直接多令牌解碼
Direct Multi-Token Decoding
October 13, 2025
作者: Xuan Luo, Weizhi Wang, Xifeng Yan
cs.AI
摘要
僅解碼器架構的Transformer已成為大型語言模型(LLMs)的標準架構,因其卓越的性能而備受青睞。近期研究表明,在預訓練的LLMs中,模型的早期、中期和晚期層可能承擔著不同的角色:早期層專注於理解輸入上下文,中期層處理特定任務的運算,而晚期層則將抽象表示轉化為輸出詞元。我們提出假設,一旦表示經過早期和中期層的處理,所得到的隱藏狀態可能已包含足夠的信息,僅需晚期層即可支持多個詞元的生成,從而無需重複遍歷早期和中期層。我們將這一推理範式稱為直接多詞元解碼(Direct Multi-Token Decoding, DMTD)。與推測解碼不同,我們的方法不引入額外參數、輔助程序或生成後驗證。儘管在有限數據集上進行了訓練,經過微調的DMTD Qwen3-4B模型已展現出令人鼓舞的成果,實現了最高達2倍的加速,且僅伴隨輕微的性能損失。此外,如我們的規模分析所示,隨著訓練數據集的擴大,其性能有望進一步提升。
English
Decoder-only transformers have become the standard architecture for large
language models (LLMs) due to their strong performance. Recent studies suggest
that, in pre-trained LLMs, early, middle, and late layers may serve distinct
roles: Early layers focus on understanding the input context, middle layers
handle task-specific processing, and late layers convert abstract
representations into output tokens. We hypothesize that once representations
have been processed by the early and middle layers, the resulting hidden states
may encapsulate sufficient information to support the generation of multiple
tokens using only the late layers, eliminating the need to repeatedly traverse
the early and middle layers. We refer to this inference paradigm as Direct
Multi-Token Decoding (DMTD). Unlike speculative decoding, our method introduces
no additional parameters, auxiliary routines, or post-generation verification.

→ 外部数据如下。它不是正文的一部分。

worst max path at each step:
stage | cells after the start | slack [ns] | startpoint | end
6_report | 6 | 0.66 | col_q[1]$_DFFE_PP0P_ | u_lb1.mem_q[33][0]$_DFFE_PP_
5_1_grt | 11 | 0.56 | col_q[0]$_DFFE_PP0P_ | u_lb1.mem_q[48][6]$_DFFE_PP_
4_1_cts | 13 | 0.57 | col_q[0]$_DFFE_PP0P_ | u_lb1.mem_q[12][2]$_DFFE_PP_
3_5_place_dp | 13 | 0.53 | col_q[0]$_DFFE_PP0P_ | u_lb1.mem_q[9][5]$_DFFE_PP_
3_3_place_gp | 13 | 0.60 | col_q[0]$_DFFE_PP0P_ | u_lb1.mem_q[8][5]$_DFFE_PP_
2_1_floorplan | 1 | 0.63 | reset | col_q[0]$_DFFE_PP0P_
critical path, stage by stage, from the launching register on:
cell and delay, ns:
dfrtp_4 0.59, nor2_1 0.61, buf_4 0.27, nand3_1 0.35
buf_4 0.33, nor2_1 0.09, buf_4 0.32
### src/rtl/serial_rx.sv
// Bit-level 8N1 UART receiver: 2-flop synchronizer, mid-bit sampling,
// start-bit glitch rejection, one-cycle rx_valid / rx_ferr strobes.
module serial_rx #(
  parameter int CLK_HZ = 24000000,
  parameter int BAUD   = 115200
) (
  input  logic       clk,
  input  logic       RESET,
  input  logic       rx,
  output logic [7:0] rx_byte,
  output logic       rx_valid,
  output logic       rx_ferr
);
  import serial_pkg::*;

  localparam int BIT_CYC = CLK_HZ / BAUD;
  localparam int CNT_W   = $clog2(BIT_CYC + 1);
  localparam logic [CNT_W-1:0] FULL = CNT_W'(BIT_CYC - 1);
  localparam logic [CNT_W-1:0] HALF = CNT_W'(BIT_CYC / 2 - 1);

  rx_state_t        state;
  logic [2:0]       sync;     // [1] is the synchronized line, [2] its previous value
  logic [CNT_W-1:0] cnt;
  logic [2:0]       bit_idx;
  logic [7:0]       shift;

  always_ff @(posedge clk) begin
    if (RESET) begin
      // Synchronizer presets to the idle level so leaving reset is not seen as a start bit.
      sync     <= 3'b111;
      state    <= RX_IDLE;
      cnt      <= '0;
      bit_idx  <= '0;
      shift    <= '0;
      rx_byte  <= '0;
      rx_valid <= 1'b0;
      rx_ferr  <= 1'b0;
    end else begin
      // NOTE: all state here is updated with non-blocking assignments so every
      // register samples the values from before this edge, matching real flops.
      sync     <= {sync[1:0], rx};
      rx_valid <= 1'b0;
      rx_ferr  <= 1'b0;
      case (state)
        RX_IDLE: begin
          if (sync[2] && !sync[1]) begin
            state <= RX_START;
            cnt   <= '0;
          end
        end
        RX_START: begin
          if (cnt == HALF) begin
            cnt     <= '0;
            bit_idx <= '0;
            state   <= sync[1] ? RX_IDLE : RX_DATA;
          end else begin
            cnt <= cnt + 1'b1;
          end
        end
        RX_DATA: begin
          if (cnt == FULL) begin
            cnt   <= '0;
            shift <= {sync[1], shift[7:1]};
            if (bit_idx == 3'd7) state <= RX_STOP;
            else                 bit_idx <= bit_idx + 1'b1;
          end else begin
            cnt <= cnt + 1'b1;
          end
        end
        RX_STOP: begin
          if (cnt == FULL) begin
            cnt   <= '0;
            state <= RX_IDLE;
            if (sync[1]) begin
              rx_valid <= 1'b1;
              rx_byte  <= shift;
            end else begin
              rx_ferr <= 1'b1;
            end
          end else begin
            cnt <= cnt + 1'b1;
          end
        end
        default: state <= RX_IDLE;
      endcase
    end
  end

endmodule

Despite being trained on a limited dataset, a fine-tuned DMTD Qwen3-4B model
has already demonstrated promising results, achieving up to a 2x speedup with
only minor performance loss. Moreover, as shown in our scaling analysis, its
performance is expected to further improve with larger training datasets.